Burke, the British statesman and political theorist, believed that the "metaphysicians"--by which he meant the Enlightenment philosophes--bore responsibility for the convulsions of the French Revolution. Of these figures, he famously declared:

a more dreadful calamity cannot arise out of hell to scourge mankind. Nothing can be conceived more hard than the heart of a thoroughbred metaphysician. It comes nearer to the cold malignity of a wicked spirit than to the frailty and passion of a man. It is like that of] the Principle of Evil himself, incorporeal, pure, unmixed, dephlegmated, defecated evil. (1) In England, the radical William Godwin, author of Political Justice, was held by his enemies to be just such a demonic influence: his ideas, claimed Burke, were "the brood of that putrid carcase [sic] the French Revolution," and Horace Walpole designated him "one of the greatest monsters exhibited by history." (2) In this perfervid vein, anti-Jacobin opinion developed the trope of the rationalistic social philosopher creating a wild, death-dealing force--Revolution--that he cannot control and that ultimately destroys its creator. This, of course, is the plot of Frankenstein; and, indeed, many explications of Mary Shelley's novel discover in it an attack not only on rogue science, its ostensible subject, but even more so upon the political philosophy held liable for the French Revolution, the Enlightenment's own Frankensteinian Monster.

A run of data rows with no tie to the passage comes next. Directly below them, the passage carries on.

**src/rtl/pc_gen_unit.sv**
```systemverilog
// pc_gen_unit: program-counter generator feeding the IF stage.
// Selects the next fetch address (sequential step, redirect, halt/resume)
// and presents it through a pc/pc_valid + fetch_ready handshake.
// Optional build macro: PC_MISALIGN_TRAP_EN -- misaligned redirect targets
// are trapped to TRAP_VECTOR with bad_addr/misalign_err reporting; without
// it the low alignment bits of the target are simply cleared.
module pc_gen_unit #(
  parameter int unsigned          XLEN         = 32,
  parameter logic [XLEN-1:0]      RESET_VECTOR = '0,
  parameter logic [XLEN-1:0]      TRAP_VECTOR  = XLEN'(32'h0000_0100),
  parameter int unsigned          PC_STEP      = 4
) (
  input  logic            clk,
  input  logic            reset,
  input  logic            stall,
  input  logic            redirect_valid,
  input  logic [XLEN-1:0] redirect_target,
  input  logic            halt_req,
  input  logic            resume,
  input  logic            fetch_ready,
  output logic [XLEN-1:0] pc,
  output logic            pc_valid,
  output logic            halted,
  output logic            misalign_err,
  output logic [XLEN-1:0] bad_addr
);

  localparam int unsigned     ALIGN_BITS = $clog2(PC_STEP);
  localparam logic [XLEN-1:0] LOW_MASK   = XLEN'((64'd1 << ALIGN_BITS) - 64'd1);
  localparam logic [XLEN-1:0] STEP       = XLEN'(PC_STEP);

  // Elaboration-time sanity checks on the configuration.
  if (PC_STEP < 2 || (PC_STEP & (PC_STEP - 1)) != 0) begin : g_bad_step
    $error("pc_gen_unit: PC_STEP must be a power of two >= 2");
  end
  if ((TRAP_VECTOR & LOW_MASK) != '0) begin : g_bad_trap
    $error("pc_gen_unit: TRAP_VECTOR must be PC_STEP aligned");
  end

  typedef enum logic [1:0] {
    S_BOOT = 2'd0,
    S_RUN  = 2'd1,
    S_HALT = 2'd2
  } state_e;

  state_e          state_q, state_d;
  logic [XLEN-1:0] pc_q, pc_d;
  logic [XLEN-1:0] bad_addr_q, bad_addr_d;
  logic            pc_valid_q, pc_valid_d;
  logic            misalign_q, misalign_d;
  logic [XLEN-1:0] redir_pc;
  logic            redir_bad;

  // Resolve the address a redirect loads, and whether it is a trapped one.
  always_comb begin
    redir_bad = 1'b0;
    redir_pc  = redirect_target & ~LOW_MASK;
`ifdef PC_MISALIGN_TRAP_EN
    redir_bad = |(redirect_target & LOW_MASK);
    if (redir_bad) redir_pc = TRAP_VECTOR;
`endif
  end

  // Next-state and next-PC selection; redirect beats halt beats stall beats step.
  always_comb begin
    state_d    = state_q;
    pc_d       = pc_q;
    pc_valid_d = pc_valid_q;
    misalign_d = 1'b0;
    bad_addr_d = bad_addr_q;
    case (state_q)
      S_BOOT: begin
        state_d    = S_RUN;
        pc_valid_d = 1'b1;
        pc_d       = RESET_VECTOR;
      end
      S_RUN: begin
        if (redirect_valid) begin
          pc_d       = redir_pc;
          pc_valid_d = 1'b1;
          if (redir_bad) begin
            misalign_d = 1'b1;
            bad_addr_d = redirect_target;
          end
        end else if (halt_req) begin
          state_d    = S_HALT;
          pc_valid_d = 1'b0;
        end else if (stall) begin
          pc_d = pc_q;
        end else if (pc_valid_q && fetch_ready) begin
          pc_d = pc_q + STEP;
        end
      end
      S_HALT: begin
        // Redirect and resume are independent here: both may act in one cycle.
        if (redirect_valid) begin
          pc_d = redir_pc;
          if (redir_bad) begin
            misalign_d = 1'b1;
            bad_addr_d = redirect_target;
          end
        end
        if (resume) begin
          state_d    = S_RUN;
          pc_valid_d = 1'b1;
        end else begin
          pc_valid_d = 1'b0;
        end
      end
      default: begin
        state_d    = S_BOOT;
        pc_valid_d = 1'b0;
        pc_d       = RESET_VECTOR;
      end
    endcase
  end

  // State and datapath registers with asynchronous active-low reset.
  always_ff @(posedge clk or negedge reset) begin
    if (!reset) begin
      state_q    <= S_BOOT;
      pc_q       <= RESET_VECTOR;
      pc_valid_q <= 1'b0;
      misalign_q <= 1'b0;
      bad_addr_q <= '0;
    end else begin
      state_q    <= state_d;
      pc_q       <= pc_d;
      pc_valid_q <= pc_valid_d;
      misalign_q <= misalign_d;
      bad_addr_q <= bad_addr_d;
    end
  end

  assign pc           = pc_q;
  assign pc_valid     = pc_valid_q;
  assign halted       = (state_q == S_HALT);
  assign misalign_err = misalign_q;
  assign bad_addr     = bad_addr_q;

endmodule

```
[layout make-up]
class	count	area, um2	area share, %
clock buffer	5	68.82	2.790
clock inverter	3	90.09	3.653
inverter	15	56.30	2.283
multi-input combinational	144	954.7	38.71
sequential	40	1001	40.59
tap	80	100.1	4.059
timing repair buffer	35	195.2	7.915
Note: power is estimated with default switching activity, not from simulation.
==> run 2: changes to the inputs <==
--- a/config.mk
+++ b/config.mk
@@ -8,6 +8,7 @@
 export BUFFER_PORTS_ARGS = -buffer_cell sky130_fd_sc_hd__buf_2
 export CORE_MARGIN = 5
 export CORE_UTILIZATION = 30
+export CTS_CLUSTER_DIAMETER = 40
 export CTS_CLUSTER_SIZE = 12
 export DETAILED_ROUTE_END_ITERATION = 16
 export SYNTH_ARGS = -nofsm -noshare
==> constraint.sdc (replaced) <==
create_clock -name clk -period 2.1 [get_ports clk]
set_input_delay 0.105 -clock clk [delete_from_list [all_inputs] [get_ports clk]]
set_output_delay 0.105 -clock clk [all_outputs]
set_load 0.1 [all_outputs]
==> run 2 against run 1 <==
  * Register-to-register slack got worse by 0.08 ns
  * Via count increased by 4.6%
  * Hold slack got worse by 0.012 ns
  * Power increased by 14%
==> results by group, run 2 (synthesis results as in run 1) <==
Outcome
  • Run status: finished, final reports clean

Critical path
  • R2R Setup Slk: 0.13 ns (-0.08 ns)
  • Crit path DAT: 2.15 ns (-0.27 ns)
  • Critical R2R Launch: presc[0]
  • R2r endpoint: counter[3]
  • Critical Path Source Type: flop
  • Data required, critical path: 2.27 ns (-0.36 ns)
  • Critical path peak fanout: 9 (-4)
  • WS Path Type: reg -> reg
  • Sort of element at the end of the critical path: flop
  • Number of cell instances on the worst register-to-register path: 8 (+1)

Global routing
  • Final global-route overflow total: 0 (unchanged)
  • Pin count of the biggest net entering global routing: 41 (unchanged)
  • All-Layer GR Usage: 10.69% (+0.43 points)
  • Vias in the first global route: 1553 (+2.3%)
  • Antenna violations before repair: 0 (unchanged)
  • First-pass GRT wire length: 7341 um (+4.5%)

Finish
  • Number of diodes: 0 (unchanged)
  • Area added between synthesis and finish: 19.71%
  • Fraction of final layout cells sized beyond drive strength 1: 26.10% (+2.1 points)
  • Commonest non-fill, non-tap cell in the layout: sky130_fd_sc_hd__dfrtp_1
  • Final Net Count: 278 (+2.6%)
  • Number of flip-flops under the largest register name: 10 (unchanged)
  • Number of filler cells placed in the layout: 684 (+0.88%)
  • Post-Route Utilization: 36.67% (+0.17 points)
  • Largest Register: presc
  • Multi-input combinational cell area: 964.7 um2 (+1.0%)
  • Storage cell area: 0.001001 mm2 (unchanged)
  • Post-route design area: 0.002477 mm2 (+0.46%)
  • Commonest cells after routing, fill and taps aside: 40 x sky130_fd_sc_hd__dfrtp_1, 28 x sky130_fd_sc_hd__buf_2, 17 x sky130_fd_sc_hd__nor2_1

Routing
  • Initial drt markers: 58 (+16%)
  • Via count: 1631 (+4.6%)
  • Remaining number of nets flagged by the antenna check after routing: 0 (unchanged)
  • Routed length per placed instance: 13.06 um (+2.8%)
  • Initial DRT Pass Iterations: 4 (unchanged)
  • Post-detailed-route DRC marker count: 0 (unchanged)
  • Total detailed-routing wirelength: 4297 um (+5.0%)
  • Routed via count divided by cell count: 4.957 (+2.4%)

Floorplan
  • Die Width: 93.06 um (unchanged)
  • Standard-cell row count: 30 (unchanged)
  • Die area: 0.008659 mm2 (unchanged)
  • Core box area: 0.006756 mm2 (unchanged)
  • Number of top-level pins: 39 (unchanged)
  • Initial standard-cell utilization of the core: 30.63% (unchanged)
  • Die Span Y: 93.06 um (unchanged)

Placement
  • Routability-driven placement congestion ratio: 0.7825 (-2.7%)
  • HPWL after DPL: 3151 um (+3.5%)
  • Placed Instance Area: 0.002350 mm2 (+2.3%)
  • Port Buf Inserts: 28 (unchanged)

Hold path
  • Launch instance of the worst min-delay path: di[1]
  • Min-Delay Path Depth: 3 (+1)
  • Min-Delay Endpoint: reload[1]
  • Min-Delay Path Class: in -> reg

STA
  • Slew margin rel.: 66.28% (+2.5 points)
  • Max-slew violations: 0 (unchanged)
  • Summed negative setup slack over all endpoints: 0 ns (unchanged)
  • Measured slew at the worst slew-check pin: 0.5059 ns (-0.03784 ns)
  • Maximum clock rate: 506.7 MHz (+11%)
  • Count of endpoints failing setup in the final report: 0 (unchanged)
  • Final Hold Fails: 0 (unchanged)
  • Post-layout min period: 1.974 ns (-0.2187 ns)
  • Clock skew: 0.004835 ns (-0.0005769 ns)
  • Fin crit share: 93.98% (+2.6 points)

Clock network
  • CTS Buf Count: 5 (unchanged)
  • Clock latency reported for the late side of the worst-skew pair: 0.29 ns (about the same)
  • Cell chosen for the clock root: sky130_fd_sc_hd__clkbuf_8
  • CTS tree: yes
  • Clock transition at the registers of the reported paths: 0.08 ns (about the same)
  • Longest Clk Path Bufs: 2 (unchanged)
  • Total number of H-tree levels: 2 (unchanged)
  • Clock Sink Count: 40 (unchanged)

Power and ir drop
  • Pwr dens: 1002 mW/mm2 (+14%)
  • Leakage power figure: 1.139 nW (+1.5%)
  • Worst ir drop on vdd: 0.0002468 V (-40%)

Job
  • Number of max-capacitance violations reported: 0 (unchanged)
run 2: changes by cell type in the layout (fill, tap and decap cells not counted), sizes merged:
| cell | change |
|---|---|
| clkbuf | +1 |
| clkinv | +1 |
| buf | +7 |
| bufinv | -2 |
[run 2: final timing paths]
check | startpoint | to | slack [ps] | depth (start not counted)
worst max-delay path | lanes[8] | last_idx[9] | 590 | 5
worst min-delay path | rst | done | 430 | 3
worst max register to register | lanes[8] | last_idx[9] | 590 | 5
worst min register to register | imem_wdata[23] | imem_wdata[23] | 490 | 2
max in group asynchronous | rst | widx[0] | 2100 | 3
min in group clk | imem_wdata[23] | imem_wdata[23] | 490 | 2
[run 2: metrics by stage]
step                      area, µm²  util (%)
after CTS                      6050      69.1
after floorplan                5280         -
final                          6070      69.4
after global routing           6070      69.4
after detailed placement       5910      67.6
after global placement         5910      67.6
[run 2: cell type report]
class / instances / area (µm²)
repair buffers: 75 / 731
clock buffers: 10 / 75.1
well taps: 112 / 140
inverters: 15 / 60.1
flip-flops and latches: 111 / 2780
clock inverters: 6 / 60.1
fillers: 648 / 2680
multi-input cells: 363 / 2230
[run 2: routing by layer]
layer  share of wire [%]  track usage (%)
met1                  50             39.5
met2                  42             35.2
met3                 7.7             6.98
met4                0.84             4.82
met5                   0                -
===== config.mk =====
export PLATFORM = sky130hd
export DESIGN_NAME = odd_one_out_source
export DESIGN_NICKNAME = d
export VERILOG_FILES = /design/src/rtl/odd_one_out_source.sv
export SDC_FILE = /design/constraint.sdc
export NUM_CORES = 1
export LEC_CHECK = 0
export BUFFER_PORTS_ARGS = -buffer_cell sky130_fd_sc_hd__buf_2
export CAP_MARGIN = 25
export CORE_MARGIN = 8
export CORE_UTILIZATION = 35
export DETAILED_ROUTE_END_ITERATION = 7
export PLACE_DENSITY_LB_ADDON = 0.1
export SKIP_CTS_REPAIR_TIMING = 1
export SYNTH_ARGS = -nofsm -noshare
export SYNTH_HDL_FRONTEND = slang
export SYNTH_SLANG_ARGS = --single-unit

===== constraint.sdc =====
create_clock -name clk -period 5.1 [get_ports clk]
set_input_delay 0.51 -clock clk [delete_from_list [all_inputs] [get_ports clk]]
set_output_delay 0.51 -clock clk [all_outputs]
set_load 0.02 [all_outputs]

===== src/rtl/odd_one_out_source.sv =====
// Odd-one-out stream source.
// Each test streams K LFSR values, then one unpaired value, then the K values
// again in reverse order. It then waits for the sink's answer and grades it
// against the unpaired value.
module odd_one_out_source #(
  parameter int MAX_PAIRS = 127,
  parameter int TIMEOUT   = 1023
) (
  input  logic       clk,
  input  logic       reset,
  input  logic       start,
  input  logic [7:0] seed,
  input  logic [6:0] pair_count,
  output logic [7:0] integers,
  output logic [7:0] N,
  output logic       latch_in,
  input  logic [7:0] out_value,
  input  logic       ready,
  output logic       busy,
  output logic       done,
  output logic       pass,
  output logic       timeout,
  output logic [7:0] expected
);

  localparam int TW = $clog2(TIMEOUT + 1);

  typedef enum logic [2:0] {
    S_IDLE,
    S_LATCH,
    S_SEND_FWD,
    S_SEND_ODD,
    S_SEND_REV,
    S_WAIT,
    S_DONE
  } state_t;

  state_t        state_q, state_d;
  logic [6:0]    k_q;        // pair count of the running test
  logic [6:0]    k_sat;      // pair_count clamped to MAX_PAIRS
  logic [6:0]    idx_q;      // write pointer going forward, read pointer going back
  logic [6:0]    rd_idx;
  logic [7:0]    lfsr_q;     // value to be sent next in the forward/odd phase
  logic [7:0]    seed_eff;
  logic [TW-1:0] wait_cnt;
  logic          start_ok;
  logic          wait_last;
  logic [7:0]    buffer [0:MAX_PAIRS-1];

  // Galois LFSR, right shift, taps 0xB8; the all-zero state is never reached.
  function automatic logic [7:0] lfsr_step(input logic [7:0] s);
    return {1'b0, s[7:1]} ^ (s[0] ? 8'hB8 : 8'h00);
  endfunction

  assign k_sat     = (pair_count > 7'(MAX_PAIRS)) ? 7'(MAX_PAIRS) : pair_count;
  assign seed_eff  = (seed == 8'h00) ? 8'h01 : seed;
  assign start_ok  = start && ((state_q == S_IDLE) || (state_q == S_DONE));
  // WAIT lasts at most TIMEOUT cycles; this is the last of them.
  assign wait_last = (wait_cnt == TW'(TIMEOUT - 1));
  // After the forward phase idx_q == K, so idx_q-1 walks K-1 down to 0.
  assign rd_idx    = idx_q - 7'd1;

  // State register.
  // NOTE: clocked state uses non-blocking assignments so every flop samples pre-edge values.
  always_ff @(posedge clk) begin
    if (reset) state_q <= S_IDLE;
    else       state_q <= state_d;
  end

  // Next-state logic.
  // NOTE: every always_comb output gets a default first, so no path can infer a latch.
  always_comb begin
    state_d = state_q;
    case (state_q)
      S_IDLE:     if (start) state_d = S_LATCH;
      S_LATCH:    state_d = (k_q != 7'd0) ? S_SEND_FWD : S_SEND_ODD;
      S_SEND_FWD: if (idx_q == k_q) state_d = S_SEND_ODD;
      S_SEND_ODD: state_d = (k_q != 7'd0) ? S_SEND_REV : S_WAIT;
      S_SEND_REV: if (idx_q == 7'd0) state_d = S_WAIT;
      S_WAIT:     if (ready || wait_last) state_d = S_DONE;
      S_DONE:     if (start) state_d = S_LATCH;
      default:    state_d = S_IDLE;
    endcase
  end

  // Status outputs decoded from the current state.
  always_comb begin
    busy     = 1'b0;
    done     = 1'b0;
    latch_in = 1'b0;
    case (state_q)
      S_LATCH: begin
        busy     = 1'b1;
        latch_in = 1'b1;
      end
      S_SEND_FWD, S_SEND_ODD, S_SEND_REV, S_WAIT: busy = 1'b1;
      S_DONE:  done = 1'b1;
      default: ;
    endcase
  end

  // Datapath. Registered stream data is loaded on the edge that enters each
  // send state, so it is valid throughout that state's cycle.
  always_ff @(posedge clk) begin
    if (reset) begin
      integers <= 8'h00;
      N        <= 8'h00;
      expected <= 8'h00;
      pass     <= 1'b0;
      timeout  <= 1'b0;
      k_q      <= 7'd0;
      idx_q    <= 7'd0;
      lfsr_q   <= 8'h01;
      wait_cnt <= '0;
    end else begin
      integers <= 8'h00;
      wait_cnt <= (state_q == S_WAIT) ? wait_cnt + TW'(1) : '0;

      if (start_ok) begin
        k_q     <= k_sat;
        lfsr_q  <= seed_eff;
        N       <= {k_sat, 1'b1};
        idx_q   <= 7'd0;
        pass    <= 1'b0;
        timeout <= 1'b0;
      end

      case (state_d)
        S_SEND_FWD: begin
          integers <= lfsr_q;
          lfsr_q   <= lfsr_step(lfsr_q);
          idx_q    <= idx_q + 7'd1;
        end
        S_SEND_ODD: begin
          integers <= lfsr_q;
          expected <= lfsr_q;
        end
        S_SEND_REV: begin
          integers <= buffer[rd_idx];
          idx_q    <= rd_idx;
        end
        default: ;
      endcase

      // Grade the sink; a ready in the final WAIT cycle still counts.
      if ((state_q == S_WAIT) && (state_d == S_DONE)) begin
        pass    <= ready && (out_value == expected);
        timeout <= !ready;
      end
    end
  end

  // Pair buffer, written once per forward cycle.
  // NOTE: the buffer has no reset; every entry read back was written earlier in the same test.
  always_ff @(posedge clk) begin
    if (!reset && (state_d == S_SEND_FWD)) buffer[idx_q] <= lfsr_q;
  end

endmodule


* Word level (Yosys, flattened, before mapping)
Memories as Yosys holds them, arrays and structs flattened.
Index checks and enable logic that the tools add are counted.
** Storage, ports and cells
- Register bits :: 61
- RAM bits :: 1016
- Memories kept :: 1
** Operators by class
- Add/subtract/negate cells :: 3
- Magnitude comparators :: 1
- Equal/unequal tests :: 13
- Mux-type cells :: 23
- Bitwise operators :: 2
- Reduce and logical (&&, ||, !) cells :: 19
** Memories
- buffer :: words 127, width 8, read ports 1, clocked after Yosys merged registers in 0, write ports 1, RTL line 48 : logic [7:0] buffer [0:MAX_PAIRS-1];
** Operators by type and width (number)
- $mux W8 :: 4
- $pmux W3 S6 :: 1
- $pmux W8 S2 :: 1
- $eq A3 B3 Y1 const B :: 5
- $mux W7 :: 2
- $pmux W7 S2 :: 1
- $eq A3 B2 Y1 const B :: 4
- $mux W3 :: 4
- $add A10 B1 Y10 const B :: 1
- $eq A10 B10 Y1 const B :: 1
- $mux W1 :: 10
- $eq A8 B8 Y1 :: 1
- $logic_not A8 Y1 :: 1
- $xor A7 B8 Y8 :: 1
- $add A7 B1 Y7 const B :: 1
- $eq A7 B7 Y1 :: 1
- $gt A7 B7 Y1 const B :: 1
- $logic_not A7 Y1 :: 1
- $reduce_bool A7 Y1 :: 1
- $sub A7 B1 Y7 const B :: 1
- $reduce_or A2 Y1 :: 3
- $reduce_or A5 Y1 :: 1
- $logic_and A1 B1 Y1 :: 4
- $reduce_bool A2 Y1 :: 2
- other kinds (6) :: 8

* Longest topological paths before layout
Gate-level depths: netlist of run 1.
- Word-level depth :: 8
- Mapped depth :: 18
- Gate-level depth less buffers :: 9

* Worst setup path before layout of run 1
Ideal clock, no wire load.
- Path type :: reg-to-reg
- From :: reg idx_q[0]
- To :: mem buffer[31][0] (enable)
- Data arrival time :: 3.683 ns
- Data required time :: 4.702 ns
- Path slack :: 1.019 ns
- Cell stages (with the launch flop) :: 15
- Period minus slack after synthesis :: 4.081 ns
- Cells stage by stage :: dfxtp_1 > buf_6 > buf_4 > buf_2 > inv_1 > clkbuf_1 > ha_1 > buf_2 > nand2b_1 > or4_1 > o211ai_1 > or3_1 > clkbuf_1 > nor2_1 > nor4b_1
** On the way
- Word-level cells in the longest chain between the ends :: 7
- Elaborated cells on any way between the ends :: 9
** Ends and longest elaborated chain
- from (decl) :: RTL line 41 : logic [6:0] idx_q;
- from (signal assigned) :: RTL line 132 : idx_q <= idx_q + 7'd1;
- from (signal assigned) :: RTL line 140 : idx_q <= rd_idx;
- $eq A7 B7 Y1 or $logic_not A7 Y1 (tied branches) :: RTL line 77, 79
- $mux W3 (on tied branches) :: RTL line 77, 79
- $pmux W3 S6 :: RTL line 74 : case (state_q)
- $eq A3 B2 Y1 :: RTL line 156 : if (!reset && (state_d == S_SEND_FWD)) buffer[idx_q] <= lfsr_q;
- $logic_and A1 B1 Y1 :: RTL line 156
- $mux W1 :: RTL line 156
- $mux W1 (implied by the code) :: RTL line 156
- to (decl) :: RTL line 48
Parallel ways exist; a longest one is shown, timed or not.

* Worst setup path after layout of run 1
- From :: reg idx_q[0]
- To :: reg integers[0]
** On the way
- Word-level cells in the longest chain between the ends :: 6
- Elaborated cells on any way between the ends :: 12
** Ends and longest elaborated chain
- parallel branches: the longest is 5 deep, another holds $mem_v2 Z127 W8
- $pmux W8 S2 (*) :: RTL line 128 : case (state_d)
- to (signal assigned) :: RTL line 130 : integers <= lfsr_q;
- to (signal assigned) :: RTL line 135 : integers <= lfsr_q;
- to (signal assigned) :: RTL line 139 : integers <= buffer[rd_idx];
- to (decl) :: RTL line 14 : output logic [7:0] integers,
Mark *: on every way between the ends.
A chain may end at the register's enable or synchronous reset.
$ cat src/rtl/pipe_skid_reg_if.sv
// Handshake bundle for pipe_skid_reg: the upstream valid/ready/data triple,
// the flush strobe, the downstream valid/ready/data triple and the stall count.
// The slave modport is the register's own view; master is the driving
// environment (the neighbouring pipeline stages or a bench).
interface pipe_skid_reg_if #(
    parameter int DATA_W = 256,
    parameter int CNT_W  = 32
);
    logic              in_valid;
    logic              in_ready;
    logic [DATA_W-1:0] in_data;
    logic              flush;
    logic              out_valid;
    logic              out_ready;
    logic [DATA_W-1:0] out_data;
    logic [CNT_W-1:0]  stall_cnt;

    modport master (
        output in_valid,
        output in_data,
        output flush,
        output out_ready,
        input  in_ready,
        input  out_valid,
        input  out_data,
        input  stall_cnt
    );

    modport slave (
        input  in_valid,
        input  in_data,
        input  flush,
        input  out_ready,
        output in_ready,
        output out_valid,
        output out_data,
        output stall_cnt
    );
endinterface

Read so, Frankenstein appears as an allegorical version of Burke's Reflections on the Revolution in France, itself described as "an externalized, Gothic melodrama" that "denounces armed insurrection as a pernicious monster set free by experimenters and reformers." Thus Dr. Frankenstein becomes the fictive equivalent of a Voltaire, a Rousseau or a William Godwin, who--not so incidentally--was Mary Shelley's father. (3)

Percy Shelley's chemistry, writes one of his critics, is but a cipher for his politics (4); similarly Mary Shelley's chemistry--or whatever science accounts for Victor Frankenstein's creation--is a "political chemistry," cautioning against the reformist radicalism of her father and his sort, whose utopian schemes contained the seeds of pernicious historical monstrosities. Frankenstein thus emerges as the archetype not only of the mad scientist of science fiction, but also of the mad social scientist of twentieth-century dystopias: the Well-Doer of Zamyatin's We (1921), the World Controller of Huxley's Brave New World (1936), Big Brother of Orwell's Nineteen Eighty-four (1948) are avatars of Frankenstein-as-social-scientist.

The concept of a science of society--the possibility, that is, of discovering a "social physics," to employ Auguste Comte's phrase--emerged in the Enlightenment and reached its apogee, if not its end, in the nineteenth century with Positivism and similar movements. In such schema, society must be artificially--that is, scientifically--recreated, according to some rational blueprint drawn up in accord with the laws of social physics and realized by the techniques of social engineering. Rousseau, in a crucial passage in The Social Contract, offers the essential desideratum of the Utopian social engineer:

He who dares to undertake the making of a people's institutions ought to feel himself capable, so to speak, of changing human nature, of transforming each individual, who is by himself a complete and solitary whole, into a part of a greater whole from which he in a manner receives life and being; of altering a man's constitution for the purpose of strengthening it; and of substituting a partial and moral existence for the physical and independent existence nature has conferred on us all. He must, in a word...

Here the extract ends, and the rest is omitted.